§ Exercise brief
A word-for-word restatement of the full listing is required.

§ Records shown
## config.mk

```make
export PLATFORM = sky130hd
export DESIGN_NAME = psum_drain
export DESIGN_NICKNAME = d
export VERILOG_FILES = /design/src/rtl/pe_pkg.sv /design/src/rtl/psum_acc_buf.sv /design/src/rtl/psum_drain.sv
export SDC_FILE = /design/constraint.sdc
export NUM_CORES = 1
export LEC_CHECK = 0
export CAP_MARGIN = 20
export CORE_AREA = 3 3 221 223
export CTS_CLUSTER_DIAMETER = 80
export CTS_CLUSTER_SIZE = 20
export DETAILED_ROUTE_END_ITERATION = 7
export DIE_AREA = 0 0 224 226
export PLACE_DENSITY_LB_ADDON = 0.12
export SLEW_MARGIN = 30
export SYNTH_ARGS = -nofsm -noshare
export SYNTH_HDL_FRONTEND = slang
export SYNTH_SLANG_ARGS = --single-unit
```

## constraint.sdc

```tcl
create_clock -name clk -period 8.05 [get_ports clk]
set_input_delay 0.805 -clock clk [delete_from_list [all_inputs] [get_ports clk]]
set_output_delay 0.805 -clock clk [all_outputs]
set_load 0.02 [all_outputs]
```
**config.mk**
```make
export PLATFORM = sky130hd
export DESIGN_NAME = sb_child_rr_arbiter
export DESIGN_NICKNAME = d
export VERILOG_FILES = /design/src/rtl/sb_arb_pkg.sv /design/src/rtl/sb_rr_pick.sv /design/src/rtl/sb_child_rr_arbiter.sv
export SDC_FILE = /design/constraint.sdc
export NUM_CORES = 1
export LEC_CHECK = 0
export CORE_ASPECT_RATIO = 1.5
export CORE_MARGIN = 5
export CORE_UTILIZATION = 48
export CTS_BUF_LIST = sky130_fd_sc_hd__clkbuf_8
export DETAILED_ROUTE_END_ITERATION = 16
export MAX_ROUTING_LAYER = met4
export PLACE_DENSITY = 0.88
export RECOVER_POWER = 50
export SLEW_MARGIN = 30
export SYNTH_ARGS = -nofsm -noshare
export SYNTH_HDL_FRONTEND = slang
export SYNTH_SLANG_ARGS = --single-unit
```
**constraint.sdc**
```tcl
create_clock -name clk -period 1.5 [get_ports clk]
set_input_delay 0.3 -clock clk [delete_from_list [all_inputs] [get_ports clk]]
set_output_delay 0.3 -clock clk [all_outputs]
set_load 0.02 [all_outputs]
```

§ Solution to the exercise
## config.mk

```make
export PLATFORM = sky130hd
export DESIGN_NAME = psum_drain
export DESIGN_NICKNAME = d
export VERILOG_FILES = /design/src/rtl/pe_pkg.sv /design/src/rtl/psum_acc_buf.sv /design/src/rtl/psum_drain.sv
export SDC_FILE = /design/constraint.sdc
export NUM_CORES = 1
export LEC_CHECK = 0
export CAP_MARGIN = 20
export CORE_AREA = 3 3 221 223
export CTS_CLUSTER_DIAMETER = 80
export CTS_CLUSTER_SIZE = 20
export DETAILED_ROUTE_END_ITERATION = 7
export DIE_AREA = 0 0 224 226
export PLACE_DENSITY_LB_ADDON = 0.12
export SLEW_MARGIN = 30
export SYNTH_ARGS = -nofsm -noshare
export SYNTH_HDL_FRONTEND = slang
export SYNTH_SLANG_ARGS = --single-unit
```

## constraint.sdc

```tcl
create_clock -name clk -period 8.05 [get_ports clk]
set_input_delay 0.805 -clock clk [delete_from_list [all_inputs] [get_ports clk]]
set_output_delay 0.805 -clock clk [all_outputs]
set_load 0.02 [all_outputs]
```
**config.mk**
```make
export PLATFORM = sky130hd
export DESIGN_NAME = sb_child_rr_arbiter
export DESIGN_NICKNAME = d
export VERILOG_FILES = /design/src/rtl/sb_arb_pkg.sv /design/src/rtl/sb_rr_pick.sv /design/src/rtl/sb_child_rr_arbiter.sv
export SDC_FILE = /design/constraint.sdc
export NUM_CORES = 1
export LEC_CHECK = 0
export CORE_ASPECT_RATIO = 1.5
export CORE_MARGIN = 5
export CORE_UTILIZATION = 48
export CTS_BUF_LIST = sky130_fd_sc_hd__clkbuf_8
export DETAILED_ROUTE_END_ITERATION = 16
export MAX_ROUTING_LAYER = met4
export PLACE_DENSITY = 0.88
export RECOVER_POWER = 50
export SLEW_MARGIN = 30
export SYNTH_ARGS = -nofsm -noshare
export SYNTH_HDL_FRONTEND = slang
export SYNTH_SLANG_ARGS = --single-unit
```
**constraint.sdc**
```tcl
create_clock -name clk -period 1.5 [get_ports clk]
set_input_delay 0.3 -clock clk [delete_from_list [all_inputs] [get_ports clk]]
set_output_delay 0.3 -clock clk [all_outputs]
set_load 0.02 [all_outputs]
```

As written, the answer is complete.